• PROBLEM DETAILS:
From the records below, copy out each line that has the word "constraint".

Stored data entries
<file path="config.mk">
export PLATFORM = sky130hd
export DESIGN_NAME = network_source_batch
export DESIGN_NICKNAME = d
export VERILOG_FILES = /design/src/rtl/network_source_batch_pkg.sv /design/src/rtl/network_source_batch_slot.sv /design/src/rtl/network_source_batch.sv
export SDC_FILE = /design/constraint.sdc
export NUM_CORES = 1
export LEC_CHECK = 0
export ABC_CLOCK_PERIOD_IN_PS = 15300
export BUFFER_PORTS_ARGS = -buffer_cell sky130_fd_sc_hd__buf_2
export CORE_ASPECT_RATIO = 0.75
export CORE_MARGIN = 2
export CORE_UTILIZATION = 40
export CTS_BUF_LIST = sky130_fd_sc_hd__clkbuf_2 sky130_fd_sc_hd__clkbuf_4 sky130_fd_sc_hd__clkbuf_8
export CTS_CLUSTER_SIZE = 28
export DETAILED_ROUTE_END_ITERATION = 10
export PLACE_DENSITY = 0.59
export SYNTH_ARGS = -nofsm -noshare
export SYNTH_HDL_FRONTEND = slang
export SYNTH_SLANG_ARGS = --single-unit
</file>
<file path="constraint.sdc">
create_clock -name clk -period 15.3 [get_ports clk]
set_input_delay 3.06 -clock clk [delete_from_list [all_inputs] [get_ports clk]]
set_output_delay 3.06 -clock clk [all_outputs]
set_load 0.05 [all_outputs]
</file>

• TASK RESPONSE:
export SDC_FILE = /design/constraint.sdc
<file path="constraint.sdc">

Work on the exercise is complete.